Burn it Off

my self-inflicted panopticon failed.

8.01.2005

crash

looking back and all i've accomplished and accumulated this past year since graduating college...it's been the longest year of my life. i came home in the middle of june and started work on july 1, 2004.

with the money i had, i bought some clothes, bought, insured and maintained a really cool car (and learned a shitload about car mechanics), bought a camera, drank well, bought a lot of drinks and food for people, bought a lotta plane tickets to fly home to see a new girlfriend (one'a the few things i spent my money wisely on), and bought a lotta surf wax and sunscreen, i guess.

here at the end of my frist year, i've made a small dent in my debt, my camera died two nights ago, i might be selling my car soon to get something more useful (truck/SUV), i don't drink as much, i don't go out as much, i don't fly anywhere 'cause i work at home home (but i get to see my lovely girlfriend more), and i'm still buyin' surf wax and sunscreen. oh, and i'm a much better surfer...which is good since i have no medical insurance.

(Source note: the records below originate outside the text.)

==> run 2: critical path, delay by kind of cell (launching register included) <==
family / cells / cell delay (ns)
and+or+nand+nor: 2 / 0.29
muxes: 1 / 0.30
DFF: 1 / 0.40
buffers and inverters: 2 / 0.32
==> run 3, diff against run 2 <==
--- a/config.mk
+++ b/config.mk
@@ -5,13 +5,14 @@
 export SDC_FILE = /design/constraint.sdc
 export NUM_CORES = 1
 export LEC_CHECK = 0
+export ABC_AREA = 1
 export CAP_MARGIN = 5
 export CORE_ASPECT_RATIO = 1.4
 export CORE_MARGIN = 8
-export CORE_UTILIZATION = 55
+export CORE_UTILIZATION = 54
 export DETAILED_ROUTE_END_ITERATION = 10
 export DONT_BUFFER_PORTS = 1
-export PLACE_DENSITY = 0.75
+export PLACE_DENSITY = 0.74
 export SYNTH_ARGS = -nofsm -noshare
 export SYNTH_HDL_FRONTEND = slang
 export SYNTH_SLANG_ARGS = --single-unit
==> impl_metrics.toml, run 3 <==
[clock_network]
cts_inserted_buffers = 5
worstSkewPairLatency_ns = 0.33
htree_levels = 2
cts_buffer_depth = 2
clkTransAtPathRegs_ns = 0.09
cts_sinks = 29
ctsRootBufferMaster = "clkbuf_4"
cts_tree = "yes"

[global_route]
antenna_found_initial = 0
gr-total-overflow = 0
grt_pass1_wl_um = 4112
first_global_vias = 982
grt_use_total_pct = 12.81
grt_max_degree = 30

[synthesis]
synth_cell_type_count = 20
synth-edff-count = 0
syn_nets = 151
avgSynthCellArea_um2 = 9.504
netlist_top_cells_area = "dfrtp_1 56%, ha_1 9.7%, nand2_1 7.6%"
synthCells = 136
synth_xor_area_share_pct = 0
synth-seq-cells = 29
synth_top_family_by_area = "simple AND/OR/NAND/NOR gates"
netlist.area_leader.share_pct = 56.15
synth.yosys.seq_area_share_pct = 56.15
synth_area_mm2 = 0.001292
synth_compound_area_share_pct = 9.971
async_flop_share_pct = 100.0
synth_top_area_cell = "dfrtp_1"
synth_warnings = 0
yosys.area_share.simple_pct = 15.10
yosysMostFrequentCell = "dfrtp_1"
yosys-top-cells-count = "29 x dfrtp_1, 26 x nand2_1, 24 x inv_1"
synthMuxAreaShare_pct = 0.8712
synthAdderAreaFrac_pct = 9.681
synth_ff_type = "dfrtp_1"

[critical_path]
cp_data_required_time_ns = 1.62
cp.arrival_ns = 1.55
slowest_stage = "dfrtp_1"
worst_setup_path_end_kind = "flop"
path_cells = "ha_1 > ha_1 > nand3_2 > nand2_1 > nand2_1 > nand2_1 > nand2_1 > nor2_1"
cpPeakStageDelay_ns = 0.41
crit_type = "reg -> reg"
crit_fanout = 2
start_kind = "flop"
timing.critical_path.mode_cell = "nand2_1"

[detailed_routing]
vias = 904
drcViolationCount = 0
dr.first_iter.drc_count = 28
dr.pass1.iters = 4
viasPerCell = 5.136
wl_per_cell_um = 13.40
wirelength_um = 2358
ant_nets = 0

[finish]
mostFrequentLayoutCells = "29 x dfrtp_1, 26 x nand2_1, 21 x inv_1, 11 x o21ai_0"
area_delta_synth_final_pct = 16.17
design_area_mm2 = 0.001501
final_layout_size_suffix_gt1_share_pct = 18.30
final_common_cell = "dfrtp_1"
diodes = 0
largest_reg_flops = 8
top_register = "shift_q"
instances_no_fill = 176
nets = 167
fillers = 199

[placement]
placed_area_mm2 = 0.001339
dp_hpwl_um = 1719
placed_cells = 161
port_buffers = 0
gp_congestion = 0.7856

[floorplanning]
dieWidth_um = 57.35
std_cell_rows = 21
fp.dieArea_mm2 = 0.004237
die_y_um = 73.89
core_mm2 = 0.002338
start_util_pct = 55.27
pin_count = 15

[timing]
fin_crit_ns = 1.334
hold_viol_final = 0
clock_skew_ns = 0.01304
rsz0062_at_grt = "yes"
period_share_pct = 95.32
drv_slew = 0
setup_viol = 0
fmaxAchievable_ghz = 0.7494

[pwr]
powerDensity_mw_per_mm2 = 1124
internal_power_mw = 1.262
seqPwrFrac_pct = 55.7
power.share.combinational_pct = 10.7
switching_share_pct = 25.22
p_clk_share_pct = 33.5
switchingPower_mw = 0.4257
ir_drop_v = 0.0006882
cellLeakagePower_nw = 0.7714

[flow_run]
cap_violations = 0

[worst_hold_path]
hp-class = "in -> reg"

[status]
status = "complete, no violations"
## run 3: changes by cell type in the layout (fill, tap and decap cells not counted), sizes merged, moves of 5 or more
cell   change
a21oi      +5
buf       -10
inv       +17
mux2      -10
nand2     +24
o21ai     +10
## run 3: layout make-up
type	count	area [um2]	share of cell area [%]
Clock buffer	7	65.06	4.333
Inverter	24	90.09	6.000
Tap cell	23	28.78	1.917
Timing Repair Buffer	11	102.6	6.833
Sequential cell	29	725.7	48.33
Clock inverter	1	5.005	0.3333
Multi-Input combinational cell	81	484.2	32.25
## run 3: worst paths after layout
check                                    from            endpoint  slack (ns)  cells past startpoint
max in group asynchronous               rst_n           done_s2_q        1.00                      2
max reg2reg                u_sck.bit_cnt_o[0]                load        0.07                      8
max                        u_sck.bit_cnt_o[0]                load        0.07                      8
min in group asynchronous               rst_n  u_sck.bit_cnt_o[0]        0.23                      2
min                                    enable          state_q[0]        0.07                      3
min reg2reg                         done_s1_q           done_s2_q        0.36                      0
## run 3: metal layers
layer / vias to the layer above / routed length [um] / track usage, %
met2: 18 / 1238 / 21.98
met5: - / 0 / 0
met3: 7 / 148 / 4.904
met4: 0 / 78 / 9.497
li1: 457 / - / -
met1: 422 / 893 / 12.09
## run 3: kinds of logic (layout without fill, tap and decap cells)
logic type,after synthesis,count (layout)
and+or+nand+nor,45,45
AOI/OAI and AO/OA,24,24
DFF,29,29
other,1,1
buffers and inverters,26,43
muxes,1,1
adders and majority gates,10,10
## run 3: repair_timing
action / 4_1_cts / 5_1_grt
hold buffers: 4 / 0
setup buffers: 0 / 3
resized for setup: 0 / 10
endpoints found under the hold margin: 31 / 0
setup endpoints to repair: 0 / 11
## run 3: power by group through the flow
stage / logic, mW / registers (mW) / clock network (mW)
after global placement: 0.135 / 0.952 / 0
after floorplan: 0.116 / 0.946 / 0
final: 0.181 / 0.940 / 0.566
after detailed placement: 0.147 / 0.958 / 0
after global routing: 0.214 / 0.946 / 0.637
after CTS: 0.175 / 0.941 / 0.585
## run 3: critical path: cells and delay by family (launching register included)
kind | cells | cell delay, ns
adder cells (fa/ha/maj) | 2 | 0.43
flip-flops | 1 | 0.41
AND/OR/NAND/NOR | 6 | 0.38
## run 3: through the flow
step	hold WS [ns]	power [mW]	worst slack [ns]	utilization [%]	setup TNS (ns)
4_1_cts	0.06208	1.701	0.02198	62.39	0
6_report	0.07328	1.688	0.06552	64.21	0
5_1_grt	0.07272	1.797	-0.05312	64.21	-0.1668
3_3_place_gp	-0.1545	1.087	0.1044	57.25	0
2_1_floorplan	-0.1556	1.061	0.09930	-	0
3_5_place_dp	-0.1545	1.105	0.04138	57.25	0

i guess this is where the cheesy music starts and i say it was all worth it because of what i've learned. like i said, it was the longest year of my life. i've learned more about myself and the world this year than i had in probably the decade before it. i guess how much i've learned could be equally proportional to how much my life's changed. my career's going in a different direction (not that i ever HAD a direction), i have a new love in my life, i've lost a love in my life even though he still lives half an hour away (dad), got a lotta useless toys, lost a lotta useless toys, made a lotta new friends, lost a few old friends...helped someone get through some hard times...it goes on. and it goes on. and that's all i want, for it to go on.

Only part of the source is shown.